Shareholders’ investment in the STEAG Group has once again paid off. The Essen-based energy company is transferring 45 M € in profit for the 2018 business year to its owner, Kommunale Beteiligungsgesellschaft (KSBG). “We faced up to the far-reaching challenges in the energy industry at an early stage,” said Joachim Rumstadt, Chairman of the Board of Management of STEAG GmbH, during the annual press conference at the company’s headquarters in Essen (Figure 1). The energy company continued its process of stabilisation in 2018.
2019 began with a landmark decision. At the end of January, the Commission on Growth, Structural Change and Employment (WSB Commission), appointed by the German Federal Government, issued the recommendation that Germany should gradually phase out lignite and hard coal-fired power generation by 2038. “The phasing out of coal has now been set out as an official objective. STEAG has the right strategy to shape the journey there,” says Rumstadt. “I am confident that we will master the challenges ahead.”

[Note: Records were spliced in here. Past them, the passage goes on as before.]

From an optimization exercise on the open Yosys and OpenROAD flow, aimed at small area; shortcuts taken in it are not production practice. In this exercise RTL edits were held to simulation tests only and were not proved equivalent to the original. Power is estimated from default activity; no workload was simulated.

==> flow/design.v <==
module MIPS(
    clk,
    rst_n,
    in_valid,
    instruction,
    output_reg,
    out_valid,
    out_1,
    out_2,
    out_3,
    out_4,
    instruction_fail
);
input clk;
input rst_n;
input in_valid;
input [31:0] instruction;
input [19:0] output_reg;
output logic out_valid, instruction_fail;
output logic [31:0] out_1, out_2, out_3, out_4;
function automatic [5:0] dec(input [2:0] c);
    dec[0] = ~c[2] & ~c[1] & ~c[0];
    dec[1] = ~c[2] & ~c[1] &  c[0];
    dec[2] = ~c[2] &  c[1] & ~c[0];
    dec[3] = ~c[2] &  c[1] &  c[0];
    dec[4] =  c[2] & ~c[0];
    dec[5] =  c[2] &  c[0];
endfunction
function automatic legal_reg(input [4:0] r);
    legal_reg = (r == 5'd8) || (r == 5'd16) || (r == 5'd17) ||
                (r == 5'd18) || (r == 5'd23) || (r == 5'd31);
endfunction
logic is_r, is_i, funct_ok, legal_r, legal_i;
logic [1:0] st0;
always_comb begin
    is_r = instruction[31:26] == 6'b000000;
    is_i = instruction[31:26] == 6'b001000;
    case (instruction[5:0])
        6'b100000, 6'b100100, 6'b100101, 6'b100111, 6'b000000, 6'b000010: funct_ok = 1'b1;
        default: funct_ok = 1'b0;
    endcase
    legal_i = is_i & legal_reg(instruction[25:21]) & legal_reg(instruction[20:16]);
    legal_r = is_r & legal_reg(instruction[25:21]) & legal_reg(instruction[20:16]) &
              legal_reg(instruction[15:11]) & funct_ok;
    st0[1] = in_valid & (legal_r | legal_i);
    st0[0] = in_valid & ~legal_r;
end
logic [1:0] st1, st2, st3, st4;
logic [2:0] rs1, rs2, rs3, rt1, rt2, rt3;
logic [15:0] imm1, imm2, imm3;
logic [11:0] or1, or2, or3, or4;
always_ff @(posedge clk or negedge rst_n) begin
    if (!rst_n) begin
        st1 <= 2'b00;
        st2 <= 2'b00;
        st3 <= 2'b00;
        st4 <= 2'b00;
    end else begin
        st1 <= st0;
        st2 <= st1;
        st3 <= st2;
        st4 <= st3;
    end
end
always_ff @(posedge clk) begin
    rs1  <= {instruction[24], instruction[22], instruction[21]};
    rt1  <= {instruction[19], instruction[17], instruction[16]};
    imm1 <= instruction[15:0];
    or1  <= {output_reg[18], output_reg[16], output_reg[15],
             output_reg[13], output_reg[11], output_reg[10],
             output_reg[8],  output_reg[6],  output_reg[5],
             output_reg[3],  output_reg[1],  output_reg[0]};
    rs2 <= rs1;  rt2 <= rt1;  imm2 <= imm1;  or2 <= or1;
    rs3 <= rs2;  rt3 <= rt2;  imm3 <= imm2;  or3 <= or2;
    or4 <= or3;
end
logic [31:0] rf [0:5];
logic [5:0] wr;    
logic is_addi3, we3;
logic [5:0] rs_sel, rt_sel, wsel;
logic [31:0] a, b, rtv, sum, lg, shx, shy, wdata;
logic [4:0] shamt;
logic [31:0] g, p, gg, pp;
logic [2:0] dst;
always_comb begin
    is_addi3 = st3[1] & st3[0];
    we3 = st3[1];
    rs_sel = dec(rs3) & wr;
    rt_sel = dec(rt3) & wr & {6{~st3[0]}};
    a = 32'd0;
    rtv = 32'd0;
    for (int i = 0; i < 6; i++) begin
        a   = a   | (rf[i] & {32{rs_sel[i]}});
        rtv = rtv | (rf[i] & {32{rt_sel[i]}});
    end
    b = rtv | {16'd0, imm3 & {16{st3[0]}}};
    g = a & b;
    p = a ^ b;
    gg = g; pp = p;
    for (int l = 0; l < 5; l++)
        for (int i = 0; i < 32; i++)
            if ((i >> l) % 2 == 1) begin
                gg[i] = gg[i] | (pp[i] & gg[((i >> l) << l) - 1]);
                pp[i] = pp[i] & pp[((i >> l) << l) - 1];
            end
    sum[0] = p[0];
    for (int i = 1; i < 32; i++)
        sum[i] = p[i] ^ gg[i - 1];
    if (imm3[1])
        lg = ~(a | rtv);
    else if (imm3[0])
        lg = a | rtv;
    else
        lg = a & rtv;
    shamt = imm3[10:6];
    for (int i = 0; i < 32; i++)
        shx[i] = imm3[1] ? rtv[i] : rtv[31 - i];
    shy = shx >> shamt;
    if (st3[0] | (imm3[5] & ~imm3[2]))
        wdata = sum;
    else if (imm3[5])
        wdata = lg;
    else
        for (int i = 0; i < 32; i++)
            wdata[i] = imm3[1] ? shy[i] : shy[31 - i];
    dst = st3[0] ? rt3 : {imm3[14], imm3[12], imm3[11]};
    wsel = dec(dst) & {6{we3}};
end
always_ff @(posedge clk or negedge rst_n) begin
    if (!rst_n)
        wr <= 6'd0;
    else
        wr <= wr | wsel;
end
always_ff @(posedge clk) begin
    for (int i = 0; i < 6; i++)
        if (wsel[i])
            rf[i] <= wdata;
end
logic [5:0] s1, s2, s3, s4;
logic oe;
always_comb begin
    oe = st4[1];
    s1 = dec(or4[2:0])  & wr & {6{oe}};
    s2 = dec(or4[5:3])  & wr & {6{oe}};
    s3 = dec(or4[8:6])  & wr & {6{oe}};
    s4 = dec(or4[11:9]) & wr & {6{oe}};
    out_1 = 32'd0;
    out_2 = 32'd0;
    out_3 = 32'd0;
    out_4 = 32'd0;
    for (int i = 0; i < 6; i++) begin
        out_1 = out_1 | (rf[i] & {32{s1[i]}});
        out_2 = out_2 | (rf[i] & {32{s2[i]}});
        out_3 = out_3 | (rf[i] & {32{s3[i]}});
        out_4 = out_4 | (rf[i] & {32{s4[i]}});
    end
    out_valid = st4[1] | st4[0];
    instruction_fail = ~st4[1] & st4[0];
end
endmodule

For STEAG, one of the leading power and heat suppliers in Germany, the WSB Commission’s final report contains numerous favourable points of departure. These relate, e. g., to the two STEAG power stations in Saarland which have been part of the grid reserve since April 2017 and classified as system-relevant by transmission system operator Amprion because they are indispensable if reliable energy supply is to be ensured at all times. They also relate to the construction of new combined cycle gas turbine (CCGT) plants at several of the Group’s existing power station sites.

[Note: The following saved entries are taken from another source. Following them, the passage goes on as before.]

Context: an optimization exercise on an open-source flow, tuned for small area. The choices shown serve that exercise and are no tape-out recipe. The RTL was checked by simulation tests, not by an equivalence proof against the original design. Power is estimated from default activity; no workload was simulated.

==> design/flow/design.v <==
module Inverter_25Hz(CLK_50M,DEV_CLRn,
                     R_PWM_LH_D,R_PWM_RH_D,
							I_PWM1_LL_D,I_PWM1_LH_D,I_PWM1_RL_D,I_PWM1_RH_D,
							I_PWM2_LL_D,I_PWM2_LH_D,I_PWM2_RL_D,I_PWM2_RH_D,
							BusOvp,IP_Ocp,InvOcp1,OP_Ovp1,InvOcp2,OP_Ovp2,
							Reset_D,CPLD1,
							OP_Rly1_D,OP_Rly2_D,OP_Scr1_D,OP_Scr2_D,
							COM1_IPF_C,COM2_IPF_C,COM1_OUT_D,COM2_OUT_D,
							R_PWM_LH_C,R_PWM_RH_C,
							I_PWM1_LL_C,I_PWM1_LH_C,I_PWM1_RL_C,I_PWM1_RH_C,
							I_PWM2_LL_C,I_PWM2_LH_C,I_PWM2_RL_C,I_PWM2_RH_C,
							BusOvp_D,IP_Ocp_D,InvOcp1_D,OP_Ovp1_D,InvOcp2_D,OP_Ovp2_D,
							CPLD2,CPLD_Data,
							EN1_4245,EN2_4245,
							OP_Rly1_C,OP_Rly2_C,OP_Scr1_C,OP_Scr2_C,
							COM1_IPF_D,COM2_IPF_D,COM1_OUT_C,COM2_OUT_C,
							LED1,LED2,LED3,LED4,LED5,LED6);
input CLK_50M,DEV_CLRn;
input R_PWM_LH_D,R_PWM_RH_D;
input I_PWM1_LL_D,I_PWM1_LH_D,I_PWM1_RL_D,I_PWM1_RH_D;
input I_PWM2_LL_D,I_PWM2_LH_D,I_PWM2_RL_D,I_PWM2_RH_D;
input BusOvp,IP_Ocp,InvOcp1,OP_Ovp1,InvOcp2,OP_Ovp2;
input Reset_D;
input CPLD1;
input OP_Rly1_D,OP_Rly2_D,OP_Scr1_D,OP_Scr2_D;
input COM1_IPF_C,COM2_IPF_C,COM1_OUT_D,COM2_OUT_D;
output R_PWM_LH_C,R_PWM_RH_C;
output I_PWM1_LL_C,I_PWM1_LH_C,I_PWM1_RL_C,I_PWM1_RH_C;
output I_PWM2_LL_C,I_PWM2_LH_C,I_PWM2_RL_C,I_PWM2_RH_C;
output BusOvp_D,IP_Ocp_D,InvOcp1_D,OP_Ovp1_D,InvOcp2_D,OP_Ovp2_D;
output CPLD2,CPLD_Data;
output EN1_4245,EN2_4245;
output OP_Rly1_C,OP_Rly2_C,OP_Scr1_C,OP_Scr2_C;
output COM1_IPF_D;
output reg COM2_IPF_D;
output COM1_OUT_C,COM2_OUT_C;
output LED1,LED2,LED3,LED4,LED5,LED6;
wire BusOvp_F,IP_Ocp_F,InvOcp1_F,OP_Ovp1_F,InvOcp2_F,OP_Ovp2_F;
wire R_PWM_LH_w,R_PWM_RH_w;
wire I_PWM1_LL_w,I_PWM1_LH_w,I_PWM1_RL_w,I_PWM1_RH_w;
wire I_PWM2_LL_w,I_PWM2_LH_w,I_PWM2_RL_w,I_PWM2_RH_w;
wire CPLD1_F;
wire InvOcp1_Dy,InvOcp2_Dy,OP_Ovp1_Dy,OP_Ovp2_Dy;
wire CP1;
Protect_Filter PF1(.CLK_50M(CLK_50M),.Rst_n(DEV_CLRn),
                   .BusOvp(BusOvp),.IP_Ocp(IP_Ocp),.InvOcp1(InvOcp1),.OP_Ovp1(OP_Ovp1),.InvOcp2(InvOcp2),.OP_Ovp2(OP_Ovp2),
                   .BusOvp_F(BusOvp_F),.IP_Ocp_F(IP_Ocp_F),.InvOcp1_F(InvOcp1_F),.OP_Ovp1_F(OP_Ovp1_F),.InvOcp2_F(InvOcp2_F),.OP_Ovp2_F(OP_Ovp2_F));
LED_drive LD1(.BusOvp(BusOvp_F),.IP_Ocp(IP_Ocp_F),.InvOcp1(InvOcp1_F),.OP_Ovp1(OP_Ovp1_F),.InvOcp2(InvOcp2_F),.OP_Ovp2(OP_Ovp2_F),
              .LED1(LED1),.LED2(LED2),.LED3(LED3),.LED4(LED4),.LED5(LED5),.LED6(LED6));
PWM_drive PD1(.CLK_50M(CLK_50M),.Rst_n(DEV_CLRn),
              .R_PWM_LH_D(R_PWM_LH_D),.R_PWM_RH_D(R_PWM_RH_D),
				  .I_PWM1_LL_D(I_PWM1_LL_D),.I_PWM1_LH_D(I_PWM1_LH_D),.I_PWM1_RL_D(I_PWM1_RL_D),.I_PWM1_RH_D(I_PWM1_RH_D),
				  .I_PWM2_LL_D(I_PWM2_LL_D),.I_PWM2_LH_D(I_PWM2_LH_D),.I_PWM2_RL_D(I_PWM2_RL_D),.I_PWM2_RH_D(I_PWM2_RH_D),
				  .BusOvp(BusOvp_F),.IP_Ocp(IP_Ocp_F),.InvOcp1(InvOcp1_F),.OP_Ovp1(OP_Ovp1_F),.InvOcp2(InvOcp2_F),.OP_Ovp2(OP_Ovp2_F),
				  .Reset_D(Reset_D),.CPLD1(CPLD1),
				  .R_PWM_LH(R_PWM_LH_w),.R_PWM_RH(R_PWM_RH_w),
				  .I_PWM1_LL(I_PWM1_LL_w),.I_PWM1_LH(I_PWM1_LH_w),.I_PWM1_RL(I_PWM1_RL_w),.I_PWM1_RH(I_PWM1_RH_w),
				  .I_PWM2_LL(I_PWM2_LL_w),.I_PWM2_LH(I_PWM2_LH_w),.I_PWM2_RL(I_PWM2_RL_w),.I_PWM2_RH(I_PWM2_RH_w),
				  .CP1(CP1)
				  );
PWM_4245En PE1(.clk(CLK_50M),.Rst_n(DEV_CLRn),.OP_Rly1_D(OP_Rly1_D),.OP_Rly2_D(OP_Rly2_D),.OP_Scr1_D(OP_Scr1_D),
               .OP_Scr2_D(OP_Scr2_D),.COM1_OUT_D(COM1_OUT_D),.COM2_OUT_D(COM2_OUT_D),
               .En1(EN1_4245),.En2(EN2_4245),
               .OP_Rly1_C(OP_Rly1_C),.OP_Rly2_C(OP_Rly2_C),.OP_Scr1_C(OP_Scr1_C),
					.OP_Scr2_C(OP_Scr2_C),.COM1_OUT_C(COM1_OUT_C),.COM2_OUT_C(COM2_OUT_C));
Protect_CountCur PC1(.CLK_50M(CLK_50M),.Rst_n(DEV_CLRn),.ResetD(Reset_D),.ProTect(InvOcp1_F),.PWMEN(InvOcp1_D));
Protect_CountCur PC2(.CLK_50M(CLK_50M),.Rst_n(DEV_CLRn),.ResetD(Reset_D),.ProTect(InvOcp2_F),.PWMEN(InvOcp2_D));
Protect_CountVol PCV1(.CLK_50M(CLK_50M),.Rst_n(DEV_CLRn),.ResetD(Reset_D),.ProTect(OP_Ovp1_F),.PWMEN(OP_Ovp1_D));
Protect_CountVol PCV2(.CLK_50M(CLK_50M),.Rst_n(DEV_CLRn),.ResetD(Reset_D),.ProTect(OP_Ovp2_F),.PWMEN(OP_Ovp2_D));
 assign R_PWM_LH_C=(~EN1_4245) ? R_PWM_LH_w : 1'b0;
 assign R_PWM_RH_C=(~EN1_4245) ? R_PWM_RH_w : 1'b0;
 assign I_PWM1_LL_C=I_PWM1_LL_w;
 assign I_PWM1_LH_C=(InvOcp1_D & OP_Ovp1_D) ? I_PWM1_LH_w : 1'b0; 
 assign I_PWM1_RL_C=I_PWM1_RL_w;
 assign I_PWM1_RH_C=(InvOcp1_D & OP_Ovp1_D) ? I_PWM1_RH_w : 1'b0; 
 assign I_PWM2_LL_C=I_PWM2_LL_w;
 assign I_PWM2_LH_C=(InvOcp2_D & OP_Ovp2_D) ? I_PWM2_LH_w : 1'b0; 
 assign I_PWM2_RL_C=I_PWM2_RL_w;
 assign I_PWM2_RH_C=(InvOcp2_D & OP_Ovp2_D) ? I_PWM2_RH_w : 1'b0; 
COM_Filter CF1(.CLK_50M(CLK_50M),.Rst_n(DEV_CLRn),.COM1_IPF_C(COM1_IPF_C),.COM1_IPF_D(COM1_IPF_D));
always @(posedge CLK_50M)
 begin
   COM2_IPF_D<=COM2_IPF_C; 
 end
assign CPLD_Data=IP_Ocp_F;				  
assign BusOvp_D=BusOvp_F; assign IP_Ocp_D=CP1; 
assign CPLD2=1'b0;
endmodule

In addition, STEAG could benefit from the WSB Commission’s view that climate-friendly heat supply should be given higher priority in the future. A systematic expansion of the district heating supply on the basis of environmentally friendly combined heat and power generation in the Rhine-Ruhr metropolitan region would improve the national CO2 balance and help Germany to achieve its ambitious climate protection targets.

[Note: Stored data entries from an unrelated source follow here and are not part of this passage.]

From an optimization exercise on the open Yosys and OpenROAD flow, aimed at small area; shortcuts taken in it are not production practice.
Function was checked by simulation only, so behaviour that the tests miss may differ from the original.
No driver is modelled on the clock port, so clocking that relies on it looks cheaper here than on a real chip.
No activity file was given, so power comes from the tool's default toggle rates.

beta:
// top
module top(
    input          clk     ,
    input          rst_n   ,
    output         trig    ,
    input          echo    ,
    output [3:0]   sel     ,
    output [7:0]   seg     ,
    output [2:0]   led     ,
    input          key     ,
    output [3:0]   sel_1   ,
    output [7:0]   seg_1
    );
==> flow/config.mk <==
export PLATFORM = sky130hd
export DESIGN_NAME = top
export DESIGN_NICKNAME = top
export VERILOG_FILES = /design/flow/design.v
export SDC_FILE = /design/flow/constraint.sdc
export NUM_CORES = 8
export LEC_CHECK = 0
export CAP_MARGIN = 20
export CORE_MARGIN = 2
export CORE_UTILIZATION = 40
export SLEW_MARGIN = 20
==> flow/constraint.sdc <==
create_clock -name core_clock -period 120.0 [get_ports {clk}]
set_input_delay 24.0000 -clock core_clock [delete_from_list [all_inputs] [get_ports {clk}]]
set_output_delay 24.0000 -clock core_clock [all_outputs]
set_load 0.01 [all_outputs]
standard.sh (not shown) runs the stock make flow with config.mk's settings and CLKGATE_MAP_FILE= SYNTH_SCRIPT=/design/flow/synth_recipe.tcl, a recipe that flattens the netlist after the stock synthesis.
==> flow/flow/run.sh <==
#!/bin/bash
# Own layout flow: the standard flow with three changes.
#  - Synthesis: the same yosys script as the standard flow's, except that the logic is
#    mapped by an area-only ABC script (area.abc), without yosys's adder
#    extraction and without the Kogge-Stone carry map. It runs for several
#    ABC seeds and keeps the smallest netlist whose registers (names and cell
#    types) equal those of the standard synthesis, which runs first; if none
#    does, the standard synthesis is used.
#  - Clock tree: built by hand before the CTS step (mycts.tcl): the clock
#    port drives one clkbuf_4, which drives the fewest clkbuf_8 leaf buffers
#    (k-means clusters of the placed flip-flops) that keep the estimated
#    clock-pin slew within 110 ps.
#  - Port buffers: buf_1.
# Each tool's output goes to a log file in the work folder.
set -euo pipefail
W=$PWD
F=$W/flow
R=$W/orfs/results/$FLOW_PLATFORM/top/base
RB=results/$FLOW_PLATFORM/top/base
NS=8

bash standard.sh synth > std_synth.log 2>&1
cp $R/1_2_yosys.v std_1_2_yosys.v

# 2. own synthesis
export MYCTS_TCL=$F/mycts.tcl
EXTRA="CTS_ARGS='-clk_nets clk' PRE_CTS_TCL=$F/mycts_hook.tcl"
EXTRA="$EXTRA BUFFER_PORTS_ARGS='-buffer_cell sky130_fd_sc_hd__buf_1'"
sed "s#SYNTH_SCRIPT=[^ ]*#SYNTH_SCRIPT=$F/my_synth.tcl ADDER_MAP_FILE= SYNTH_OPERATIONS_ARGS=-noshare $EXTRA#" standard.sh > my_standard.sh
bash $F/mksynth.sh $W/synth_mod.tcl
export MY_SYNTH_TCL=$W/synth_mod.tcl
for i in $(seq 1 $NS); do
    sed "s/-S 1\b/-S $i/" $F/area.abc > $W/area_$i.abc
    sed "s#WORK_HOME=[^ ]*#WORK_HOME=$W/try$i#" my_standard.sh > try_$i.sh
    (MY_ABC_SCRIPT=$W/area_$i.abc bash try_$i.sh synth > try_$i.log 2>&1 || true) &
done
wait
best=""
bestarea=""
: > flops_check.log
for i in $(seq 1 $NS); do
    f=$W/try$i/$RB/1_2_yosys.v
    st=$W/try$i/reports/$FLOW_PLATFORM/top/base/synth_stat.txt
    [[ -f $f && -f $st ]] || continue
    python3 $F/flops.py std_1_2_yosys.v $f >> flops_check.log 2>&1 || continue
    a=$(grep "Chip area" $st | awk '{print $NF}')
    echo "try $i: area $a" >> flops_check.log
    if [[ -z $best ]] || python3 -c "import sys; sys.exit(0 if $a < $bestarea else 1)"; then
        best=$i
        bestarea=$a
    fi
done
if [[ -n $best ]]; then
    cp $W/try$best/$RB/1_2_yosys.v $R/1_2_yosys.v
    echo "own synthesis used: try $best, area $bestarea" >> flops_check.log
else
    cp std_1_2_yosys.v $R/1_2_yosys.v
    echo "standard synthesis used" >> flops_check.log
fi
rm -f $R/1_synth.odb $R/1_synth.sdc
touch $R/1_2_yosys.v
bash standard.sh synth > odb_synth.log 2>&1

# 3. the rest of the flow
bash my_standard.sh > my_flow.log 2>&1
Other scripts of this flow, unchanged in this note and not shown: flow/flow/area.abc, flow/flow/flops.py, flow/flow/mksynth.sh, flow/flow/my_synth.tcl, flow/flow/mycts.tcl, flow/flow/mycts_hook.tcl
## Diff of input files: gamma against beta
diff --git a/flow/design.v b/flow/design.v
--- a/flow/design.v
+++ b/flow/design.v
@@ -92,17 +92,16 @@
         end
     end
     reg        k1, k2, k3;
     wire       kneg  = ~k1 & k2;
     wire       moved = ~k2 & k3;     
     reg [1:0]  st;
     reg [13:0] A, B, s;
     reg [7:0]  nu;           
-    reg        sg;           
     always @(posedge clk or negedge rst_n) begin
         if (!rst_n) begin
             k1 <= 1'b0; k2 <= 1'b0; k3 <= 1'b0; st <= 2'd0;
         end else begin
             k1 <= key_value; k2 <= k1; k3 <= k2;
             if (kneg) st <= (st == 2'd2) ? 2'd0 : st + 2'd1;
         end
     end
@@ -112,43 +111,42 @@
     wire        s7151 = s[13] & s[12] & ~s[10] & ~s[9] & s[8] & ~s[7] & ~s[6] & ~s[5] & s[4] & s[3] & ~s[2] & s[1];
     wire        u209  = ~nu[7] & ~nu[6] & ~nu[4] & ~nu[0];
     wire        twrap = u209 & s7151;
     wire        start = st2 & moved;
     wire        ge    = B >= A;
     wire [13:0] ad    = B + ~A + {13'd0, ge};
     wire [3:0]  dc    = s[11:8];
     wire        dcend = dc[3] & ~dc[2] & ~dc[1] & ~dc[0];
-    wire        dbit  = B[13] ^ ~sg;
+    wire        dbit  = B[13] ^ ~s[12];
     wire [8:0]  P     = {s[7:0], dbit};
     wire [9:0]  df    = {1'b0, P} + {2'b01, nu} + 10'd1;
     wire        nb    = df[9] & ~(&nu);
     wire        dstep = st2 & ~moved & ~dcend;
     always @(posedge clk) begin
         if (st0 & kneg) begin
             s <= 14'd0;
         end else if (st1) begin
             if (twrap | s9999) s <= 14'd0;
             else s <= {s[12:0], sfb};
         end else if (start) begin
-            s[11:0] <= 12'd0;
+            s[12:0] <= {ge, 12'd0};
         end else if (dstep) begin
             s[7:0]  <= nb ? df[7:0] : P[7:0];
             s[11:8] <= {dc[2:0], ~(dc[3] ^ dc[2])};
         end
     end
     always @(posedge clk) begin
         if ((st0 & kneg) | (st1 & twrap)) nu <= 8'hff;
         else if (st1 & s9999) nu <= nu - 8'd1;
     end
     always @(posedge clk) begin
         if (kneg & ~st2) B <= dreg;
         else if (start) B <= ad;
         else if (dstep) B <= {B[12:0], nb};
-        if (start) sg <= ge;
     end
     always @(posedge clk or negedge rst_n) begin
         if (!rst_n) A <= 14'd0;
         else if (moved) A <= B;
     end
     assign led = {1'b0, st};
     function [3:0] digit;
         input [13:0] v;
==> results.txt <==
- Row post-route total power: gamma higher / beta lower
- Delta (gamma minus beta): multi-input combinational cell count went up; worst setup slack shrank by 600 ps; depth of the critical timing path with buffers and inverters included higher.
- When the final numbers for beta and gamma were put side by side, the delay of the slowest cell on the worst path turned out to be greater in gamma.
- On synthesized cell area, beta and gamma are neck and neck.
- Relative to beta, global-route usage over all layers has gone up in gamma.
- The run showing the greater part of the total power dissipated in combinational logic is gamma.

-- re-timing with driven ports --
The results above use ideal ports. As a check the final layouts listed here were re-extracted and re-timed, cells and wires unchanged. Step 1 assumes that a clkbuf_16 drives the clock port and a buf_2 every other input. Step 2 moves the port delays by t, midway between the first and last clock arrival at a register: inputs arrive t later, outputs are due t later. That takes back most of the time a late clock gives input paths. Slacks: ideal ports / drivers / drivers and shift; pairs: ideal ports / drivers.
run | t, ns | setup WS [ns] | cell pins on the clock port's net
beta | 0.619 | 82.660 / 82.624 / 83.243 | 1
gamma | 0.618 | 82.063 / 82.027 / 82.645 | 1
After both steps every run listed still meets setup and hold.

Like many other energy companies, STEAG is in the midst of a far-reaching transformation process. However, the STEAG management reacted to the consequences of the energy transition at an early stage with the “STEAG 2022” program in particular. At its core, implementation of the program is about increasing efficiency, optimising the portfolio and occupying new growth areas. The measures initiated by the STEAG management have led to an improvement of 107 M €. 55 % of that was accounted for by increased efficiency, 30 % by earnings from active portfolio management, and 15 % by growth initiatives.
As a result of the lower overall capacity utilisation at STEAG’s power stations and the final closure of three power station units in the previous year, Group sales in 2018 fell from 3.6 bn € to 2.9 bn €. The consolidated net income also declined compared with 2017. In terms of earnings before interest and taxes (EBIT), STEAG clearly exceeded the earnings forecast issued at the beginning of the business year, which predicted a decline of 30 %. The EBIT fell by only 19 % to 160 M € in 2018.
International business made a major contribution to this good result. Its share of the Group’s EBIT increased to 57 % in 2018. At 12.7 M €, the consolidated profit is once again in the black. As in the previous year, 45 M € will be transferred to the shareholder KSBG.
“Energy markets abroad offer huge potential. STEAG’s dedicated staff are consistently exploiting the opportunities offered by foreign markets and deploying their expertise to make full use of the earnings potential there. The municipal owners are fully behind STEAG’s international commitments,” emphasises Guntram Pehlke, Chairman of the Supervisory Board of STEAG GmbH.
For the 2019 business year, the STEAG management forecasts an increase in sales to 3.1 bn €. Earnings before interest and taxes are expected to improve by 20 to 25 % from the 2018 level. Investments in the amount of 230 M € are planned – a figure which is around one third higher than in the previous year. (STEAG/Si.)